Due to its ability to learn long-term dependencies, LSTMs are perhaps more powerful than simple RNNs when it comes to classification and EEG. Hefron et al. created a multi-path convolutional recurrent neural network (MPCRNN) that consisted of CNNs and LSTMs [90]. This network achieved a cross-participant accuracy
of 86.8% in classifying low and high workload from EEG data. This performance outperformed CNNs and LSTMs by themselves. These results suggest that RNNs may perform well in classifying EEG signals.
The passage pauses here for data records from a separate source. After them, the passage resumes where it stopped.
$ cat src/rtl/input_conditioner.sv
// Board input conditioner: two-flop synchronizers and per-bit debounce
// for SW/KEY, plus registered key press/release and switch-change strobes.
//
// Ports:
//   CLOCK_50    in   system clock, all state on rising edge
//   Resetn      in   synchronous active-low reset
//   SW          in   raw switch levels (asynchronous)
//   KEY         in   raw pushbutton levels, 0 = pressed (asynchronous)
//   sw_db       out  debounced switch levels
//   key_db      out  debounced key levels, active-low like KEY
//   key_press   out  one-cycle strobe on key_db[i] 1->0
//   key_release out  one-cycle strobe on key_db[i] 0->1
//   sw_changed  out  one-cycle strobe when any sw_db bit updates
module input_conditioner #(
  parameter int N_SW            = 10,
  parameter int N_KEY           = 4,
  parameter int DEBOUNCE_CYCLES = 500000,
  parameter int CNT_W           = 19
) (
  input  logic             CLOCK_50,
  input  logic             Resetn,
  input  logic [N_SW-1:0]  SW,
  input  logic [N_KEY-1:0] KEY,
  output logic [N_SW-1:0]  sw_db,
  output logic [N_KEY-1:0] key_db,
  output logic [N_KEY-1:0] key_press,
  output logic [N_KEY-1:0] key_release,
  output logic             sw_changed
);

  // Terminal count: a mismatch seen on this count commits the new level.
  localparam logic [CNT_W-1:0] CNT_MAX =
    CNT_W'(DEBOUNCE_CYCLES - 1);

  // Synchronizers
  logic [N_SW-1:0]  sw_s1_q, sw_s1_d;
  logic [N_SW-1:0]  sw_s2_q, sw_s2_d;
  logic [N_KEY-1:0] key_s1_q, key_s1_d;
  logic [N_KEY-1:0] key_s2_q, key_s2_d;

  // Debounce state
  logic [N_SW-1:0]  sw_db_q, sw_db_d;
  logic [N_KEY-1:0] key_db_q, key_db_d;
  logic [CNT_W-1:0] sw_cnt_q  [N_SW];
  logic [CNT_W-1:0] sw_cnt_d  [N_SW];
  logic [CNT_W-1:0] key_cnt_q [N_KEY];
  logic [CNT_W-1:0] key_cnt_d [N_KEY];

  // Strobes
  logic [N_KEY-1:0] key_press_q, key_press_d;
  logic [N_KEY-1:0] key_release_q, key_release_d;
  logic             sw_changed_q, sw_changed_d;

  always_comb begin
    sw_s1_d  = SW;
    sw_s2_d  = sw_s1_q;
    key_s1_d = KEY;
    key_s2_d = key_s1_q;

    sw_db_d = sw_db_q;
    for (int i = 0; i < N_SW; i++) begin
      sw_cnt_d[i] = '0;
      if (sw_s2_q[i] != sw_db_q[i]) begin
        if (sw_cnt_q[i] == CNT_MAX) begin
          sw_db_d[i] = sw_s2_q[i];
        end else begin
          sw_cnt_d[i] = sw_cnt_q[i] + 1'b1;
        end
      end
    end

    key_db_d = key_db_q;
    for (int i = 0; i < N_KEY; i++) begin
      key_cnt_d[i] = '0;
      if (key_s2_q[i] != key_db_q[i]) begin
        if (key_cnt_q[i] == CNT_MAX) begin
          key_db_d[i] = key_s2_q[i];
        end else begin
          key_cnt_d[i] = key_cnt_q[i] + 1'b1;
        end
      end
    end

    // Strobes are registered alongside the new level, so they line up
    // with the first cycle the updated value is visible.
    sw_changed_d  = |(sw_db_d ^ sw_db_q);
    key_press_d   = key_db_q & ~key_db_d;
    key_release_d = ~key_db_q & key_db_d;
  end

  always_ff @(posedge CLOCK_50) begin
    if (!Resetn) begin
      sw_s1_q       <= '0;
      sw_s2_q       <= '0;
      key_s1_q      <= '1;
      key_s2_q      <= '1;
      sw_db_q       <= '0;
      key_db_q      <= '1;
      for (int i = 0; i < N_SW; i++) sw_cnt_q[i] <= '0;
      for (int i = 0; i < N_KEY; i++) key_cnt_q[i] <= '0;
      key_press_q   <= '0;
      key_release_q <= '0;
      sw_changed_q  <= 1'b0;
    end else begin
      sw_s1_q       <= sw_s1_d;
      sw_s2_q       <= sw_s2_d;
      key_s1_q      <= key_s1_d;
      key_s2_q      <= key_s2_d;
      sw_db_q       <= sw_db_d;
      key_db_q      <= key_db_d;
      for (int i = 0; i < N_SW; i++) sw_cnt_q[i] <= sw_cnt_d[i];
      for (int i = 0; i < N_KEY; i++) key_cnt_q[i] <= key_cnt_d[i];
      key_press_q   <= key_press_d;
      key_release_q <= key_release_d;
      sw_changed_q  <= sw_changed_d;
    end
  end

  assign sw_db       = sw_db_q;
  assign key_db      = key_db_q;
  assign key_press   = key_press_q;
  assign key_release = key_release_q;
  assign sw_changed  = sw_changed_q;

endmodule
2.6.3.4 Temporal Convolutional Networks
A Temporal Convolutional Network (TCN) is a specific type of CNN that has faster training times and longer memory than traditional RNNs when modeling a sequence [91]. The general structure of a TCN can be seen in Figure 6. The first layer of a TCN is the dilated causal convolutional layer which is a standard convolutional layer with a dilated kernel. Using stacked, exponentially increasing, dilated convolutional layers causes the receptive field of the model to increase exponentially while the number of parameters increases linearly. The residual blocks used by a TCN consist of a dilated one-dimensional convolutional layer with a ‘causal’ padding, a weight normalization layer, a rectified linear unit (ReLU) activation layer, and a spatial dropout layer which repeats for as many blocks are present. The various layers of a residual block contained in a TCN can be seen in Figure 7.
Figure 6. The architecture of a TCN.